The Global Tongue of the World: Panglish

I’ve been in Costa Rica the past two weeks, so language (Spanish and English) is on my mind. Wired has an interesting, short piece on how Chinese is affecting the English spoken around the world. Here’s Slate’s helpful one paragraph summary:

The "likely consequence" of growing numbers of Chinese learning English without "enough quality spoken practice" means that "more and more spoken English will sound increasingly like Chinese." Already, nonnative speakers far outnumber native speakers, and in the next decade, native speakers will make up only 15 percent of those who use the language. English is "on a path toward a global tongue—what’s coming to be known as Panglish." And, "[s]oon, when Americans travel abroad, one of the languages they’ll have to learn may be their own."

2 comments on “The Global Tongue of the World: Panglish
  • The PBS produced “The Story of English”, an excellent TV miniseries documentary, in 1986, with a companion book of same title written by Robert McCrum, William Cran, and Robert MacNeil.

    The program discussed how the English spoken in India was developing along its own lines, independent of the language as spoken in its mother country or in America.

    I thought it might be difficult for a native speaker of English to get used to shaking his head from side to side like the Indians do when he said “Yes”.;-)

    I imagined it causing some sort of neural discomposure to an American or Englishman, so opposed would the gesture be to the natural inclination of his body.

    I think much of the English spoken by native speakers here in the states could use a little more music, like the tonal variations of Mandarin seeping into Chinglish mentioned in the Wired article.

  • It is English but not as we know it. A new global tongue called “Panglish” is expected to take over in the decades ahead, experts say.

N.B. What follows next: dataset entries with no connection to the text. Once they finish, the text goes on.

<file path="src/hdl/blm_pkg.sv">
`default_nettype none

package blm_pkg;

  // Field widths of the item and result transactions.
  localparam int BAND_W  = 5;
  localparam int LEVEL_W = 8;
  localparam int AGE_W   = 10;

  // Default number of bands held in the band memory.
  localparam int BANDS_DEFAULT = 32;

  // Width used to compare a band number against the band count.
  localparam int BAND_CMP_W = 9;

  // Bar and roof rules.
  localparam logic [LEVEL_W-1:0] SMALL_RISE = LEVEL_W'(4);
  localparam logic [AGE_W-1:0]   AGE_MAX    = {AGE_W{1'b1}};

  // Division by three as a multiplication by a scaled reciprocal.
  // Exact for every dividend below 2**RECIP3_SHIFT.
  localparam int RECIP3_SHIFT = 11;
  localparam int SUM_W        = LEVEL_W + 2;
  localparam logic [SUM_W-1:0] RECIP3 = SUM_W'(683);

  // Configuration registers.
  localparam int CFG_ADDR_W = 3;
  localparam int CFG_DATA_W = 32;
  localparam int CFG_REG_W  = 8;
  localparam logic [CFG_REG_W-1:0] HOLD_RESET = CFG_REG_W'(32);
  localparam logic [CFG_REG_W-1:0] DIV_RESET  = CFG_REG_W'(26);
  localparam logic REG_HOLD_TIME     = 1'b0;
  localparam logic REG_DECAY_DIVISOR = 1'b1;

  // Item transaction.
  typedef struct packed {
    logic [BAND_W-1:0]  band;
    logic [LEVEL_W-1:0] level;
  } in_t;

  // Result transaction.
  typedef struct packed {
    logic [BAND_W-1:0]  band_out;
    logic [LEVEL_W-1:0] bar_height;
    logic [LEVEL_W-1:0] roof_height;
  } out_t;

  // One band memory entry.
  typedef struct packed {
    logic [LEVEL_W-1:0] bar;
    logic [LEVEL_W-1:0] roof;
    logic [AGE_W-1:0]   age;
  } entry_t;

  // Item sequencer states.
  typedef enum logic [1:0] {
    ST_IDLE,
    ST_READ,
    ST_DIV,
    ST_FIN
  } state_t;

endpackage

`default_nettype wire

</file>
<file path="src/hdl/band_level_meter_peak_hold.sv">
// Peak-hold level meter with a decaying roof, one spectrum band per transaction.
// Input channel (in_valid, in_stall, in_data): a band number and a level already
// mapped to bar height. Result channel (out_valid, out_stall, out_data): the
// band, the smoothed bar height and the roof height shown for this frame.
// Configuration is an APB-style port: hold_time at byte address 0 and
// decay_divisor at byte address 4; write it only while the block is idle.
// Per band the bar, roof and roof age live in one band memory with a registered
// read; each item is a read, an update and a write-back. A new item is accepted
// only after the previous one is written back, and its result is registered in
// the finish step. When the roof is falling, a bit-serial divider computes
// age / decay_divisor, one quotient bit per cycle, and the item waits in a
// divide step until the quotient is ready.
// The next item is accepted while the previous result waits in the output
// register; a stalled receiver holds that register and, once a second result is
// ready, holds the block in its finish step until the slot frees.
// Reset clears the output valid bit, the sequencer and the valid bits of the
// band memory, so every band starts with bar, roof and age at zero; the
// registers return to hold_time 32 and decay_divisor 26.
`default_nettype none

module band_level_meter_peak_hold #(
  parameter int BANDS = blm_pkg::BANDS_DEFAULT
) (
  input  wire logic                             clk,
  input  wire logic                             rst_n,
  input  wire logic                             in_valid,
  output logic                                  in_stall,
  input  wire blm_pkg::in_t                     in_data,
  output logic                                  out_valid,
  input  wire logic                             out_stall,
  output blm_pkg::out_t                         out_data,
  input  wire logic                             cfg_psel,
  input  wire logic                             cfg_penable,
  input  wire logic                             cfg_pwrite,
  input  wire logic [blm_pkg::CFG_ADDR_W-1:0]   cfg_paddr,
  input  wire logic [blm_pkg::CFG_DATA_W-1:0]   cfg_pwdata,
  output logic [blm_pkg::CFG_DATA_W-1:0]        cfg_prdata,
  output logic                                  cfg_pready
);

  localparam int AW   = (BANDS > 1) ? $clog2(BANDS) : 1;
  localparam int LW   = blm_pkg::LEVEL_W;
  localparam int GW   = blm_pkg::AGE_W;
  localparam int SW   = blm_pkg::SUM_W;
  localparam int RW   = blm_pkg::CFG_REG_W;
  localparam int CMPW = blm_pkg::BAND_CMP_W;

  // Configuration registers.
  logic [RW-1:0] hold_r;
  logic [RW-1:0] decay_r;
  logic          cfg_wr;

  assign cfg_pready = 1'b1;
  assign cfg_wr     = cfg_psel && cfg_penable && cfg_pwrite;

  always_ff @(posedge clk) begin
    if (!rst_n) begin
      hold_r  <= blm_pkg::HOLD_RESET;
      decay_r <= blm_pkg::DIV_RESET;
    end else if (cfg_wr) begin
      unique case (cfg_paddr[2])
        blm_pkg::REG_HOLD_TIME:     hold_r  <= cfg_pwdata[RW-1:0];
        blm_pkg::REG_DECAY_DIVISOR: decay_r <= cfg_pwdata[RW-1:0];
        default:                    hold_r  <= hold_r;
      endcase
    end
  end

  always_comb begin
    unique case (cfg_paddr[2])
      blm_pkg::REG_HOLD_TIME:     cfg_prdata = {{(blm_pkg::CFG_DATA_W-RW){1'b0}}, hold_r};
      blm_pkg::REG_DECAY_DIVISOR: cfg_prdata = {{(blm_pkg::CFG_DATA_W-RW){1'b0}}, decay_r};
      default:                    cfg_prdata = '0;
    endcase
  end

  // Sequencer state and item registers.
  blm_pkg::state_t state_r, state_nxt;
  logic            in_acc;
  logic [LW-1:0]   level_r;
  logic [blm_pkg::BAND_W-1:0] band_r;
  logic [AW-1:0]   addr_r;
  logic            oor_r;
  logic [CMPW-1:0] band_ext;
  logic [AW-1:0]   in_addr;

  assign in_stall = (state_r != blm_pkg::ST_IDLE);
  assign in_acc   = in_valid && !in_stall;
  assign band_ext = {{(CMPW-blm_pkg::BAND_W){1'b0}}, in_data.band};
  assign in_addr  = band_ext[AW-1:0];

  always_ff @(posedge clk) begin
    if (in_acc) begin
      band_r  <= in_data.band;
      level_r <= in_data.level;
      addr_r  <= in_addr;
      oor_r   <= (band_ext >= CMPW'(BANDS));
    end
  end

  // Band memory: read at acceptance, written back in the finish step.
  blm_pkg::entry_t rd_ent, wr_ent;
  logic            mem_wr;

  blm_band_mem #(
    .BANDS (BANDS),
    .AW    (AW)
  ) u_mem (
    .clk     (clk),
    .rst_n   (rst_n),
    .rd_en   (in_acc),
    .rd_addr (in_addr),
    .rd_data (rd_ent),
    .wr_en   (mem_wr),
    .wr_addr (addr_r),
    .wr_data (wr_ent)
  );

  // Bar and roof update on the entry just read.
  logic [SW-1:0]    sum3;
  logic [2*SW-1:0]  prod3;
  logic [LW-1:0]    avg3;
  logic [LW-1:0]    bar_new;
  logic [LW-1:0]    roof_new;
  logic [GW-1:0]    age_new;
  logic             need_div;

  always_comb begin
    sum3  = {1'b0, rd_ent.bar, 1'b0} + {2'b00, level_r};
    prod3 = {{SW{1'b0}}, sum3} * {{SW{1'b0}}, blm_pkg::RECIP3};
    avg3  = prod3[blm_pkg::RECIP3_SHIFT +: LW];

    if ({1'b0, level_r} > ({1'b0, rd_ent.bar} + {1'b0, blm_pkg::SMALL_RISE})) begin
      bar_new = avg3;
    end else if (level_r < rd_ent.bar) begin
      bar_new = rd_ent.bar - LW'(1);
    end else begin
      bar_new = level_r;
    end

    if (bar_new > rd_ent.roof) begin
      roof_new = bar_new;
      age_new  = GW'(1);
    end else begin
      roof_new = rd_ent.roof;
      age_new  = rd_ent.age;
    end

    need_div = (age_new != '0) && (age_new > {{(GW-RW){1'b0}}, hold_r});
  end

  logic [LW-1:0] bar_r;
  logic [LW-1:0] roof_r;
  logic [GW-1:0] age_r;
  logic          need_div_r;

  always_ff @(posedge clk) begin
    if (state_r == blm_pkg::ST_READ) begin
      bar_r      <= oor_r ? '0 : bar_new;
      roof_r     <= oor_r ? '0 : roof_new;
      age_r      <= oor_r ? '0 : age_new;
      need_div_r <= !oor_r && need_div;
    end
  end

  // Roof fall: age divided by the decay divisor, a zero divisor taken as one.
  logic          div_start;
  logic          div_busy;
  logic [GW-1:0] div_quo;
  logic [RW-1:0] div_dvs;

  assign div_dvs = (decay_r == '0) ? RW'(1) : decay_r;

  blm_div u_div (
    .clk      (clk),
    .rst_n    (rst_n),
    .start    (div_start),
    .dividend (age_new),
    .divisor  (div_dvs),
    .busy     (div_busy),
    .quotient (div_quo)
  );

  // Aging of the roof for the next frame.
  logic [GW-1:0] fall;
  logic [LW-1:0] roof_fin;
  logic [GW-1:0] age_fin;

  always_comb begin
    fall = need_div_r ? div_quo : '0;
    if (age_r == '0) begin
      roof_fin = roof_r;
      age_fin  = '0;
    end else if (fall > {{(GW-LW){1'b0}}, roof_r}) begin
      roof_fin = '0;
      age_fin  = '0;
    end else begin
      roof_fin = roof_r - fall[LW-1:0];
      age_fin  = (age_r == blm_pkg::AGE_MAX) ? age_r : age_r + GW'(1);
    end
    wr_ent.bar  = bar_r;
    wr_ent.roof = roof_fin;
    wr_ent.age  = age_fin;
  end

  // Output register; it loads when empty or when its transaction completes.
  logic          out_valid_r;
  blm_pkg::out_t out_data_r;
  logic          out_free;
  logic          out_load;

  assign out_free = !out_valid_r || !out_stall;

  always_ff @(posedge clk) begin
    if (!rst_n) begin
      out_valid_r <= 1'b0;
    end else if (out_load) begin
      out_valid_r <= 1'b1;
    end else if (!out_stall) begin
      out_valid_r <= 1'b0;
    end
  end

  always_ff @(posedge clk) begin
    if (out_load) begin
      out_data_r.band_out    <= band_r;
      out_data_r.bar_height  <= bar_r;
      out_data_r.roof_height <= roof_r;
    end
  end

  assign out_valid = out_valid_r;
  assign out_data  = out_data_r;

  // Sequencer: one item at a time, so a band is never read while its update is open.
  always_ff @(posedge clk) begin
    if (!rst_n) begin
      state_r <= blm_pkg::ST_IDLE;
    end else begin
      state_r <= state_nxt;
    end
  end

  always_comb begin
    state_nxt = state_r;
    div_start = 1'b0;
    out_load  = 1'b0;
    mem_wr    = 1'b0;
    unique case (state_r)
      blm_pkg::ST_IDLE: begin
        if (in_acc) begin
          state_nxt = blm_pkg::ST_READ;
        end
      end
      blm_pkg::ST_READ: begin
        if (!oor_r && need_div) begin
          div_start = 1'b1;
          state_nxt = blm_pkg::ST_DIV;
        end else begin
          state_nxt = blm_pkg::ST_FIN;
        end
      end
      blm_pkg::ST_DIV: begin
        if (!div_busy) begin
          state_nxt = blm_pkg::ST_FIN;
        end
      end
      blm_pkg::ST_FIN: begin
        if (out_free) begin
          out_load  = 1'b1;
          mem_wr    = !oor_r;
          state_nxt = blm_pkg::ST_IDLE;
        end
      end
      default: state_nxt = blm_pkg::ST_IDLE;
    endcase
  end

endmodule

`default_nettype wire

</file>
<file path="src/hdl/blm_band_mem.sv">
`default_nettype none

module blm_band_mem #(
  parameter int BANDS = blm_pkg::BANDS_DEFAULT,
  parameter int AW    = 5
) (
  input  wire logic            clk,
  input  wire logic            rst_n,
  input  wire logic            rd_en,
  input  wire logic [AW-1:0]   rd_addr,
  output blm_pkg::entry_t      rd_data,
  input  wire logic            wr_en,
  input  wire logic [AW-1:0]   wr_addr,
  input  wire blm_pkg::entry_t wr_data
);

  blm_pkg::entry_t mem [BANDS];
  logic [BANDS-1:0] valid_r;
  blm_pkg::entry_t  rdata_r;
  logic             rvalid_r;

  // Synchronous write port; the valid bit marks an entry as written since reset.
  always_ff @(posedge clk) begin
    if (wr_en) begin
      mem[wr_addr] <= wr_data;
    end
  end

  always_ff @(posedge clk) begin
    if (!rst_n) begin
      valid_r <= '0;
    end else if (wr_en) begin
      valid_r[wr_addr] <= 1'b1;
    end
  end

  // Registered read port; an entry never written reads as zero.
  always_ff @(posedge clk) begin
    if (rd_en) begin
      rdata_r  <= mem[rd_addr];
      rvalid_r <= valid_r[rd_addr];
    end
  end

  assign rd_data = rvalid_r ? rdata_r : '0;

endmodule

`default_nettype wire

</file>
<file path="src/hdl/blm_div.sv">
`default_nettype none

module blm_div (
  input  wire logic                           clk,
  input  wire logic                           rst_n,
  input  wire logic                           start,
  input  wire logic [blm_pkg::AGE_W-1:0]      dividend,
  input  wire logic [blm_pkg::CFG_REG_W-1:0]  divisor,
  output logic                                busy,
  output logic [blm_pkg::AGE_W-1:0]           quotient
);

  localparam int QW = blm_pkg::AGE_W;
  localparam int DW = blm_pkg::CFG_REG_W;
  localparam int CW = $clog2(QW + 1);

  logic [QW-1:0] quo_r, quo_nxt;
  logic [DW-1:0] rem_r, rem_nxt;
  logic [DW-1:0] dvs_r;
  logic [CW-1:0] cnt_r, cnt_nxt;
  logic          busy_r, busy_nxt;
  logic [DW:0]   shifted;
  logic          fits;

  // One restoring step per cycle: shift in the next dividend bit and try a subtract.
  always_comb begin
    shifted  = {rem_r, quo_r[QW-1]};
    fits     = (shifted >= {1'b0, dvs_r});
    rem_nxt  = fits ? DW'(shifted - {1'b0, dvs_r}) : shifted[DW-1:0];
    quo_nxt  = {quo_r[QW-2:0], fits};
    cnt_nxt  = cnt_r - CW'(1);
    busy_nxt = (cnt_r != CW'(1));
  end

  always_ff @(posedge clk) begin
    if (!rst_n) begin
      busy_r <= 1'b0;
      cnt_r  <= '0;
    end else if (start) begin
      busy_r <= 1'b1;
      cnt_r  <= CW'(QW);
    end else if (busy_r) begin
      busy_r <= busy_nxt;
      cnt_r  <= cnt_nxt;
    end
  end

  always_ff @(posedge clk) begin
    if (start) begin
      quo_r <= dividend;
      rem_r <= '0;
      dvs_r <= divisor;
    end else if (busy_r) begin
      quo_r <= quo_nxt;
      rem_r <= rem_nxt;
    end
  end

  assign busy     = busy_r;
  assign quotient = quo_r;

endmodule

`default_nettype wire

</file>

    Linguists say the language of Shakespeare and Dickens is evolving into a new, simplified form of English which will be spoken by billions of people around the world. The changes are not being driven by Britons, Americans or Australians, but the growing number of people who speak English as a second language, New Scientist reports.

    Every language has imported words in its lexicon. But the golden palm for the most adept and abundant adoption of English words goes to the Spanish language. This is a distinct linguistic feature of the Spanish, and, as students of the language know from experience, learning Spanish English words can be unusually challenging.